You also have the right to lodge a complaint with the Spanish Data Protection Agency (www.aepd.es) if you consider that the processing of your personal data does not comply with applicable regulations.

Data Protection Channel

The Entity has implemented a Channel, contemplating the highest commitment, rigor and professionalism in terms of security, experience, independence and knowledge in the treatment of the communications received.

The Channel, which includes use in the field of Data Protection, has been implemented through a web platform, developed and managed by an independent external expert, to provide and guarantee our previous commitments.

Through the Channel, you will be able to communicate and process the exercise of your Rights (see previous section) and communicate any indication or knowledge you have of possible security breaches, cyberattacks and/or possible breaches or irregularities with the Data Protection regulations and this Entity Policy.

The access data to the Canal are detailed at the beginning of this Policy.

Security and control measures

General

The Entity will process the personal data applying the appropriate technical, legal, organizational and security measures, in order to guarantee the confidentiality and integrity of the information it manages in accordance with the provisions of current regulations.

Channel

Through the Channel, you will be able to communicate and process the exercise of your Rights (see previous section) and communicate any indication or knowledge you have of possible security breaches, cyberattacks and/or possible breaches or irregularities with the Data Protection regulations and this Entity Policy.

Cybersecurity

As a specific and complementary concept to the above, the Entity applies cybersecurity measures to prevent and manage possible attacks and fraud by cybercriminals that threaten the privacy and protection of the data that our Entity processes and accesses within the scope of its activities and operations.

In this regard, we would like to warn that in the event of possible risk situations due to communications whose content and/or format generate doubts of authenticity, we recommend omitting them and contacting the Entity through the contact details indicated in this Privacy Policy.

Likewise, any request received from our Entity regarding changes in payment methods, requests for contact details or persons or confidential (non-public) information, bank and/or credit card details and/or other official data, should not be dealt with without the direct confirmation of our Entity by another alternative means.

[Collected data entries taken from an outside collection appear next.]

$ cat src/flat_wrapper.sv
// flat-port wrapper written by rule: the top's interface ports become plain ports
module board_cursor_datapath_flat 
#(
  parameter int BOARD_N  = 8,
  parameter int COORD_W  = 3,
  parameter int CELL_PX  = 13,
  parameter int ORIGIN_X = 9,
  parameter int ORIGIN_Y = 9,
  parameter int XP_W     = 8,
  parameter int YP_W     = 7,
  parameter int WRAP     = 1
)
  (clock, resetn, move_up, move_down, move_left, move_right, turn_side, place_disk, x, y, side, busy, cmd_draw_req, cmd_x_plot, cmd_y_plot, cmd_select, cmd_draw_ack);
  board_cursor_datapath_if #(.XP_W(XP_W), .YP_W(YP_W)) cmd_i ();
  input  logic clock;
  input  logic resetn;
  input  logic move_up;
  input  logic move_down;
  input  logic move_left;
  input  logic move_right;
  input  logic turn_side;
  input  logic place_disk;
  output logic [COORD_W-1:0] x;
  output logic [COORD_W-1:0] y;
  output logic side;
  output logic busy;
  output wire logic [$bits(cmd_i.draw_req)-1:0] cmd_draw_req;
  output wire logic [$bits(cmd_i.x_plot)-1:0] cmd_x_plot;
  output wire logic [$bits(cmd_i.y_plot)-1:0] cmd_y_plot;
  output wire logic [$bits(cmd_i.select)-1:0] cmd_select;
  input wire logic [$bits(cmd_i.draw_ack)-1:0] cmd_draw_ack;
  assign cmd_draw_req = cmd_i.draw_req;
  assign cmd_x_plot = cmd_i.x_plot;
  assign cmd_y_plot = cmd_i.y_plot;
  assign cmd_select = cmd_i.select;
  assign cmd_i.draw_ack = cmd_draw_ack;
  board_cursor_datapath #(.BOARD_N(BOARD_N), .COORD_W(COORD_W), .CELL_PX(CELL_PX), .ORIGIN_X(ORIGIN_X), .ORIGIN_Y(ORIGIN_Y), .XP_W(XP_W), .YP_W(YP_W), .WRAP(WRAP)) u_core (.clock(clock), .resetn(resetn), .move_up(move_up), .move_down(move_down), .move_left(move_left), .move_right(move_right), .turn_side(turn_side), .place_disk(place_disk), .x(x), .y(y), .side(side), .busy(busy), .cmd(cmd_i));
endmodule
**src/rtl/uart_pkg.sv**
```systemverilog
// Shared UART definitions, used by the transmitter and the matching receiver.
//   state_t     : frame FSM states (PARITY is only reached when
//                 UART_TX_PARITY_EN is defined)
//   DATA_BITS   : payload bits per frame
//   FRAME_BITS  : bit periods per frame, start and stop included
//   LINE_IDLE   : level of an idle serial line
//   bit_period(): clock cycles per bit from the half-bit count
// Optional feature macro: UART_TX_PARITY_EN (even parity bit after the data).
package uart_pkg;

    typedef enum logic [2:0] {
        IDLE,
        START,
        DATA,
        PARITY,
        STOP
    } state_t;

    localparam int DATA_BITS = 8;
`ifdef UART_TX_PARITY_EN
    localparam int FRAME_BITS = 11;
`else
    localparam int FRAME_BITS = 10;
`endif
    localparam logic LINE_IDLE = 1'b1;

    function automatic int bit_period(input int clk_per_half_bit);
        return 2 * clk_per_half_bit;
    endfunction

endpackage

```
**src/rtl/uart_tx_fifo.sv**
```systemverilog
// Synchronous circular-buffer FIFO feeding the transmitter.
//   clk, rst : clock, synchronous active-high reset (flushes contents)
//   push/din : write din when push && !full
//   pop/dout : dout shows the head entry; pop advances when !empty
//   full, empty, count : registered occupancy state (count is AW+1 bits)
module uart_tx_fifo #(
    parameter int WIDTH = 8,
    parameter int AW    = 4
) (
    input  logic             clk,
    input  logic             rst,
    input  logic             push,
    input  logic [WIDTH-1:0] din,
    input  logic             pop,
    output logic [WIDTH-1:0] dout,
    output logic             full,
    output logic             empty,
    output logic [AW:0]      count
);

    localparam int DEPTH = 1 << AW;

    logic [WIDTH-1:0] mem [DEPTH];
    logic [AW-1:0]    wr_ptr;
    logic [AW-1:0]    rd_ptr;
    logic             do_push;
    logic             do_pop;

    assign do_push = push && !full;
    assign do_pop  = pop && !empty;
    assign full    = (count == (AW+1)'(DEPTH));
    assign empty   = (count == '0);
    assign dout    = mem[rd_ptr];

    // Pointers wrap naturally at AW bits.
    always_ff @(posedge clk) begin
        if (rst) begin
            wr_ptr <= '0;
            rd_ptr <= '0;
            count  <= '0;
        end else begin
            if (do_push) wr_ptr <= wr_ptr + 1'b1;
            if (do_pop)  rd_ptr <= rd_ptr + 1'b1;
            case ({do_push, do_pop})
                2'b10:   count <= count + 1'b1;
                2'b01:   count <= count - 1'b1;
                default: count <= count;
            endcase
        end
    end

    always_ff @(posedge clk) begin
        if (do_push) mem[wr_ptr] <= din;
    end

endmodule

```
**src/rtl/uart_tx.sv**
```systemverilog
// 8N1 UART transmitter with an input byte FIFO.
//   clk, rst   : clock, synchronous active-high reset
//   tdata      : byte to send, accepted when tvalid && tready
//   tvalid     : tdata valid
//   tready     : FIFO not full
//   txd        : registered serial line, idle high, LSB first
//   busy       : frame in progress or bytes queued
//   fifo_count : bytes queued, excluding the one being shifted
// Optional feature macro: UART_TX_PARITY_EN inserts an even-parity bit.
module uart_tx
    import uart_pkg::*;
#(
    parameter int CLK_PER_HALF_BIT = 5208,
    parameter int FIFO_DEPTH_LOG2  = 4
) (
    input  logic                     clk,
    input  logic                     rst,
    input  logic [7:0]               tdata,
    input  logic                     tvalid,
    output logic                     tready,
    output logic                     txd,
    output logic                     busy,
    output logic [FIFO_DEPTH_LOG2:0] fifo_count
);

    localparam int BIT_CYC = bit_period(CLK_PER_HALF_BIT);
    localparam int CW      = $clog2(BIT_CYC);

    state_t        state;
    state_t        state_nx;
    logic [CW-1:0] cnt;
    logic          tick;
    logic [7:0]    shift;
    logic [2:0]    bit_idx;
    logic [7:0]    head;
    logic          fifo_full;
    logic          fifo_empty;
    logic          pop;
    logic          load;
    logic          shift_en;
    logic          txd_nx;
`ifdef UART_TX_PARITY_EN
    logic          par;
`endif

    uart_tx_fifo #(
        .WIDTH (8),
        .AW    (FIFO_DEPTH_LOG2)
    ) u_fifo (
        .clk   (clk),
        .rst   (rst),
        .push  (tvalid && tready),
        .din   (tdata),
        .pop   (pop),
        .dout  (head),
        .full  (fifo_full),
        .empty (fifo_empty),
        .count (fifo_count)
    );

    assign tready = !fifo_full;
    assign busy   = (state != IDLE) || (fifo_count != '0);
    assign tick   = (cnt == CW'(BIT_CYC - 1));

    always_ff @(posedge clk) begin
        if (rst) state <= IDLE;
        else     state <= state_nx;
    end

    always_comb begin
        state_nx = state;
        case (state)
            IDLE:   if (!fifo_empty) state_nx = START;
            START:  if (tick) state_nx = DATA;
`ifdef UART_TX_PARITY_EN
            DATA:   if (tick && bit_idx == 3'd7) state_nx = PARITY;
            PARITY: if (tick) state_nx = STOP;
`else
            DATA:   if (tick && bit_idx == 3'd7) state_nx = STOP;
`endif
            // Back-to-back frames: a queued byte starts on the stop edge.
            STOP:   if (tick) state_nx = fifo_empty ? IDLE : START;
            default: state_nx = IDLE;
        endcase
    end

    // txd_nx is the value the line takes on the coming edge, so every
    // change lands exactly on a bit boundary.
    always_comb begin
        pop      = 1'b0;
        load     = 1'b0;
        shift_en = 1'b0;
        txd_nx   = txd;
        case (state)
            IDLE: begin
                txd_nx = LINE_IDLE;
                if (!fifo_empty) begin
                    pop    = 1'b1;
                    load   = 1'b1;
                    txd_nx = 1'b0;
                end
            end
            START: if (tick) txd_nx = shift[0];
            DATA: if (tick) begin
                if (bit_idx == 3'd7) begin
`ifdef UART_TX_PARITY_EN
                    txd_nx = par;
`else
                    txd_nx = LINE_IDLE;
`endif
                end else begin
                    shift_en = 1'b1;
                    txd_nx   = shift[1];
                end
            end
`ifdef UART_TX_PARITY_EN
            PARITY: if (tick) txd_nx = LINE_IDLE;
`endif
            STOP: if (tick) begin
                if (!fifo_empty) begin
                    pop    = 1'b1;
                    load   = 1'b1;
                    txd_nx = 1'b0;
                end else begin
                    txd_nx = LINE_IDLE;
                end
            end
            default: txd_nx = LINE_IDLE;
        endcase
    end

    always_ff @(posedge clk) begin
        if (rst) begin
            txd     <= LINE_IDLE;
            cnt     <= '0;
            shift   <= '0;
            bit_idx <= '0;
        end else begin
            txd <= txd_nx;
            if (load || state == IDLE || tick) cnt <= '0;
            else                               cnt <= cnt + 1'b1;
            if (load) begin
                shift   <= head;
                bit_idx <= '0;
            end else if (shift_en) begin
                shift   <= shift >> 1;
                bit_idx <= bit_idx + 1'b1;
            end
        end
    end

`ifdef UART_TX_PARITY_EN
    always_ff @(posedge clk) begin
        if (rst)       par <= 1'b0;
        else if (load) par <= ^head;
    end
`endif

endmodule

```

We appreciate and need your collaboration with the communication and reporting of any notification in relation to this type of request and other possible situations of risk of cyberattacks in which our Entity may be used, as well as for any possible security risk that you may be aware of.

The website may use cookies or similar technologies. You can consult detailed information in the Cookies Policy available on the website.

Care and support

Interested parties may communicate to the Entity any questions about the processing of their personal data or interpretation of our Policy by contacting the Data Protection Officer (DPO) at the address indicated at the beginning of this Policy.